New courses to help internationalize College


Faculty and students in Emory College can embark on an academic adventure next fall when several new courses are launched as part of the Languages Across the Curriculum (L.A.C.) program. Four faculty members have developed L.A.C. courses in anthropology, history, political science and sociology. The courses will have an integrated language component in which part of the course will be taught in a foreign language.

"What we hope to accomplish with the L.A.C. program is to internationalize the curriculum for students and give immediate and prolonged ways for them to use their language skills," said Viola Westbrook, senior lecturer in German studies and co-chair of the ad hoc Task Force on Languages Across the Curriculum. "We also hope to stimulate faculty to work with each other, to stimulate the language skills of the faculty and to stimulate members of the language faculty to deeper knowledge in other fields. We're very interested in the faculty development potential of this program."

"In so many of our language acquisition courses, students learn the language but don't apply it to anything else; it's learned in a vacuum," said Garland Richmond, associate professor of German studies and co-chair of the ad hoc task force. "Learning a language is a skill, like learning to play basketball; it needs to be used to stay sharp. Also, many faculty who teach in the disciplines actively use another language in their research, so it's natural to say let's try doing some teaching in the language," said Richmond.

Westbrook and Richmond hope to add to the four courses that will be taught next fall. "The Center for Teaching and Curriculum has invited faculty to submit proposals to develop courses for the spring semester 1998," said Westbrook. Faculty whose proposals are selected will receive $2,500 stipends to develop the course during the holiday break so it can be approved by the Curriculum Committee next spring. The Curriculum Committee has approved in principle the Languages Across the Curriculum, but each course needs approval. "David Bright (dean of Emory College) has been interested and supportive of L.A.C. and provided these funds through the Center for Teaching and Curriculum," said Richmond.

Regina Werum, associate professor of sociology, designed one of the four courses that will be offered next fall. Her course, "Race and Ethnic Relations," will be taught in English, but there will be extra credit readings. Students who complete those readings in English will receive extra points to boost their grade; students who complete the readings in German and attend an extra one-hour weekly discussion group will receive one extra course credit.

"In order to understand race and ethnic conflict, you have to look at it in a comparative perspective," said Werum, who is a native German speaker. "Two thirds of the course content is on the United States, but one-third is on ethnic conflict globally. Using foreign language texts will help students understand the perspective of the people in that country on these conflicts."
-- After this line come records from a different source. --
<file path="config.mk">
export PLATFORM = sky130hd
export DESIGN_NAME = medidor_ultrassonico_flat
export DESIGN_NICKNAME = d
export VERILOG_FILES = /design/src/rtl/medidor_ultrassonico_pkg.sv /design/src/rtl/medidor_ultrassonico_if.sv /design/src/rtl/medidor_ultrassonico_gerador_tick_us.sv /design/src/rtl/medidor_ultrassonico.sv /design/src/flat_wrapper.sv
export SDC_FILE = /design/constraint.sdc
export NUM_CORES = 1
export LEC_CHECK = 0
export CAP_MARGIN = 20
export CORE_MARGIN = 2
export CORE_UTILIZATION = 30
export CTS_CLUSTER_SIZE = 20
export DETAILED_ROUTE_END_ITERATION = 12
export GPL_TIMING_DRIVEN = 1
export HOLD_SLACK_MARGIN = 0.15
export PLACE_DENSITY = 0.5
export SLEW_MARGIN = 20
export SYNTH_ARGS = -nofsm -noshare
export SYNTH_HDL_FRONTEND = slang
export SYNTH_SLANG_ARGS = --single-unit
</file>
<file path="constraint.sdc">
create_clock -name clk -period 5.3 [get_ports clk]
set_input_delay 1.06 -clock clk [delete_from_list [all_inputs] [get_ports clk]]
set_output_delay 1.06 -clock clk [all_outputs]
set_load 0.01 [all_outputs]
</file>
<file path="src/rtl/medidor_ultrassonico_pkg.sv">
// Shared types and default timing for the ultrasonic range finder.
package medidor_pkg;

   typedef enum logic [2:0] {
      OCIOSO,
      DISPARO,
      ESPERA_ECO,
      MEDE,
      PAUSA
   } estado_t;

   localparam logic [7:0] DIST_MAX = 8'd255;

   localparam int unsigned CICLOS_US_PADRAO  = 50;
   localparam int unsigned TRIG_US_PADRAO    = 10;
   localparam int unsigned CM_US_PADRAO      = 58;
   localparam int unsigned TIMEOUT_US_PADRAO = 30000;
   localparam int unsigned PERIODO_US_PADRAO = 60000;

   function automatic int unsigned maior(input int unsigned a, input int unsigned b);
      return (a > b) ? a : b;
   endfunction

endpackage

</file>
<file path="src/rtl/medidor_ultrassonico_if.sv">
// Control/result bundle between the range finder and its sensor/consumers.
interface medidor_ultrassonico_if;
   import medidor_pkg::*;

   logic                         habilita;
   logic                         eco;
   logic                         trig;
   logic [$bits(DIST_MAX)-1:0]   distancia_cm;
   logic                         valido;
   logic                         erro;
   logic                         ocupado;

   modport master (
      output habilita, eco,
      input  trig, distancia_cm, valido, erro, ocupado
   );

   modport slave (
      input  habilita, eco,
      output trig, distancia_cm, valido, erro, ocupado
   );

endinterface

</file>
<file path="src/rtl/medidor_ultrassonico_gerador_tick_us.sv">
// One-cycle microsecond tick; held cleared while limpa is high.
module gerador_tick_us
   import medidor_pkg::*;
#(
   parameter int unsigned CICLOS_US = CICLOS_US_PADRAO
) (
   input  logic clk,
   input  logic rst_n,
   input  logic limpa,
   output logic tick
);

   localparam int unsigned W = (CICLOS_US > 1) ? $clog2(CICLOS_US) : 1;

   logic [W-1:0] cnt_q, cnt_d;
   logic         fim;

   assign fim  = (cnt_q == W'(CICLOS_US - 1));
   assign tick = fim & ~limpa;

   // Next divider count: wrap at CICLOS_US-1, hold at zero while cleared
   always_comb begin
      cnt_d = cnt_q + 1'b1;
      if (limpa || fim) begin
         cnt_d = '0;
      end
   end

   // Divider register
   always_ff @(posedge clk or negedge rst_n) begin
      if (!rst_n) begin
         cnt_q <= '0;
      end else begin
         cnt_q <= cnt_d;
      end
   end

endmodule

</file>
<file path="src/rtl/medidor_ultrassonico.sv">
// HC-SR04 front end: periodic trigger, echo timing, centimetre conversion.
// Assumes CM_US >= 2 and TIMEOUT_US >= 2.
module medidor_ultrassonico
   import medidor_pkg::*;
#(
   parameter int unsigned CICLOS_US  = CICLOS_US_PADRAO,
   parameter int unsigned TRIG_US    = TRIG_US_PADRAO,
   parameter int unsigned CM_US      = CM_US_PADRAO,
   parameter int unsigned TIMEOUT_US = TIMEOUT_US_PADRAO,
   parameter int unsigned PERIODO_US = PERIODO_US_PADRAO
) (
   input  logic                    clk,
   input  logic                    rst_n,
   medidor_ultrassonico_if.slave   bus
);

   localparam int unsigned W_US  = $clog2(maior(PERIODO_US, TIMEOUT_US) + 1);
   localparam int unsigned W_SUB = (CM_US > 1) ? $clog2(CM_US) : 1;

   estado_t            estado_q, estado_d;
   logic               eco_meta_q, eco_s_q, eco_ant_q;
   logic [W_US-1:0]    per_q, per_d;
   logic [W_US-1:0]    us_q, us_d;
   logic [W_SUB-1:0]   sub_q, sub_d;
   logic [7:0]         cm_q, cm_d;
   logic [7:0]         dist_q, dist_d;
   logic               erro_q, erro_d;
   logic               valido_q, valido_d;
   logic               tick;
   logic               trig_c, ocupado_c;

   gerador_tick_us #(.CICLOS_US(CICLOS_US)) u_tick (
      .clk   (clk),
      .rst_n (rst_n),
      .limpa (estado_q == OCIOSO),
      .tick  (tick)
   );

   // Two-flop echo synchronizer plus one delayed copy for edge detection
   always_ff @(posedge clk or negedge rst_n) begin
      if (!rst_n) begin
         eco_meta_q <= 1'b0;
         eco_s_q    <= 1'b0;
         eco_ant_q  <= 1'b0;
      end else begin
         eco_meta_q <= bus.eco;
         eco_s_q    <= eco_meta_q;
         eco_ant_q  <= eco_s_q;
      end
   end

   // State and datapath registers
   always_ff @(posedge clk or negedge rst_n) begin
      if (!rst_n) begin
         estado_q <= OCIOSO;
         per_q    <= '0;
         us_q     <= '0;
         sub_q    <= '0;
         cm_q     <= '0;
         dist_q   <= '0;
         erro_q   <= 1'b0;
         valido_q <= 1'b0;
      end else begin
         estado_q <= estado_d;
         per_q    <= per_d;
         us_q     <= us_d;
         sub_q    <= sub_d;
         cm_q     <= cm_d;
         dist_q   <= dist_d;
         erro_q   <= erro_d;
         valido_q <= valido_d;
      end
   end

   // Next state and datapath: period/timeout counting, cm conversion, publish
   always_comb begin
      estado_d = estado_q;
      per_d    = tick ? per_q + 1'b1 : per_q;
      us_d     = us_q;
      sub_d    = sub_q;
      cm_d     = cm_q;
      dist_d   = dist_q;
      erro_d   = erro_q;
      valido_d = 1'b0;
      unique case (estado_q)
         OCIOSO: begin
            if (bus.habilita) begin
               estado_d = DISPARO;
               per_d    = '0;
               us_d     = '0;
            end
         end
         DISPARO: begin
            if (tick) begin
               if (us_q == W_US'(TRIG_US - 1)) begin
                  estado_d = ESPERA_ECO;
                  us_d     = '0;
               end else begin
                  us_d = us_q + 1'b1;
               end
            end
         end
         ESPERA_ECO: begin
            if (eco_s_q && !eco_ant_q) begin
               // the edge cycle already carries echo, so its tick is counted here
               estado_d = MEDE;
               cm_d     = '0;
               sub_d    = tick ? W_SUB'(1) : '0;
               us_d     = tick ? W_US'(1) : '0;
            end else if (tick) begin
               if (us_q == W_US'(TIMEOUT_US - 1)) begin
                  estado_d = PAUSA;
                  dist_d   = DIST_MAX;
                  erro_d   = 1'b1;
                  valido_d = 1'b1;
               end else begin
                  us_d = us_q + 1'b1;
               end
            end
         end
         MEDE: begin
            if (!eco_s_q) begin
               estado_d = PAUSA;
               dist_d   = cm_q;
               erro_d   = 1'b0;
               valido_d = 1'b1;
            end else if (tick) begin
               if (us_q == W_US'(TIMEOUT_US - 1)) begin
                  estado_d = PAUSA;
                  dist_d   = DIST_MAX;
                  erro_d   = 1'b1;
                  valido_d = 1'b1;
               end else begin
                  us_d = us_q + 1'b1;
                  if (sub_q == W_SUB'(CM_US - 1)) begin
                     sub_d = '0;
                     if (cm_q != DIST_MAX) begin
                        cm_d = cm_q + 1'b1;
                     end
                  end else begin
                     sub_d = sub_q + 1'b1;
                  end
               end
            end
         end
         PAUSA: begin
            if (tick && (per_q >= W_US'(PERIODO_US - 1))) begin
               if (bus.habilita) begin
                  estado_d = DISPARO;
                  per_d    = '0;
                  us_d     = '0;
               end else begin
                  estado_d = OCIOSO;
               end
            end
         end
         default: estado_d = OCIOSO;
      endcase
   end

   // Moore outputs decoded from the state
   always_comb begin
      trig_c    = (estado_q == DISPARO);
      ocupado_c = (estado_q != OCIOSO);
   end

   assign bus.trig         = trig_c;
   assign bus.ocupado      = ocupado_c;
   assign bus.distancia_cm = dist_q;
   assign bus.erro         = erro_q;
   assign bus.valido       = valido_q;

endmodule

</file>
<file path="src/flat_wrapper.sv">
// flat-port wrapper written by rule: the top's interface ports become plain ports
module medidor_ultrassonico_flat import medidor_pkg::*;
#(
   parameter int unsigned CICLOS_US  = CICLOS_US_PADRAO,
   parameter int unsigned TRIG_US    = TRIG_US_PADRAO,
   parameter int unsigned CM_US      = CM_US_PADRAO,
   parameter int unsigned TIMEOUT_US = TIMEOUT_US_PADRAO,
   parameter int unsigned PERIODO_US = PERIODO_US_PADRAO
)
  (clk, rst_n, bus_habilita, bus_eco, bus_trig, bus_distancia_cm, bus_valido, bus_erro, bus_ocupado);
  medidor_ultrassonico_if bus_i ();
  input  logic clk;
  input  logic rst_n;
  input wire logic [$bits(bus_i.habilita)-1:0] bus_habilita;
  input wire logic [$bits(bus_i.eco)-1:0] bus_eco;
  output wire logic [$bits(bus_i.trig)-1:0] bus_trig;
  output wire logic [$bits(bus_i.distancia_cm)-1:0] bus_distancia_cm;
  output wire logic [$bits(bus_i.valido)-1:0] bus_valido;
  output wire logic [$bits(bus_i.erro)-1:0] bus_erro;
  output wire logic [$bits(bus_i.ocupado)-1:0] bus_ocupado;
  assign bus_i.habilita = bus_habilita;
  assign bus_i.eco = bus_eco;
  assign bus_trig = bus_i.trig;
  assign bus_distancia_cm = bus_i.distancia_cm;
  assign bus_valido = bus_i.valido;
  assign bus_erro = bus_i.erro;
  assign bus_ocupado = bus_i.ocupado;
  medidor_ultrassonico #(.CICLOS_US(CICLOS_US), .TRIG_US(TRIG_US), .CM_US(CM_US), .TIMEOUT_US(TIMEOUT_US), .PERIODO_US(PERIODO_US)) u_core (.clk(clk), .rst_n(rst_n), .bus(bus_i));
endmodule
</file>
The L.A.C. program is part of a national trend to get languages into the heart of the curriculum, said Westbrook. An ad hoc task force of 12 faculty members, some from language departments and some from other disciplines who use another language, began its work in 1994. The group first looked at courses in the curriculum that focused on other cultures to determine the level of faculty interest; some 19 faculty members in the College expressed interested in teaching L.A.C. courses in German, Spanish, Italian, French, Japanese and Arabic.

The committee also surveyed students and faculty to determine their level of interest and to determine where language skills intersected with content areas. A consultant from Brown University's Center for Language and Culture came to campus to talk with interested faculty.

Three models exist for offering a L.A.C. course. In the first, about 25 percent of the readings can be done in a foreign language, and students receive a notation on their transcript indicating that the course was an "applied language" course. In the second, L.A.C. students do some of the readings in the foreign language and attend an extra one-hour discussion session per week conducted in the foreign language; students earn an extra hour of credit, and their transcript will show that the course was an applied language course. In the third, the course is conducted entirely in a foreign language; student transcripts would reflect that the course was conducted in a foreign language.

"This program is timely in terms of the emphasis on internationalizing Emory," said West-brook. "But internationalization needs to be deeper than skin deep; students need to know the language and put their language skills to use in the pursuit of their academic goals."

Richmond, who admitted a passion for Bach, indicated a desire to get involved in helping to teach a music L.A.C. course. "There are fascinating things being taught at Emory outside the American and British traditions," he said. "Offering these L.A.C. courses is another way into them."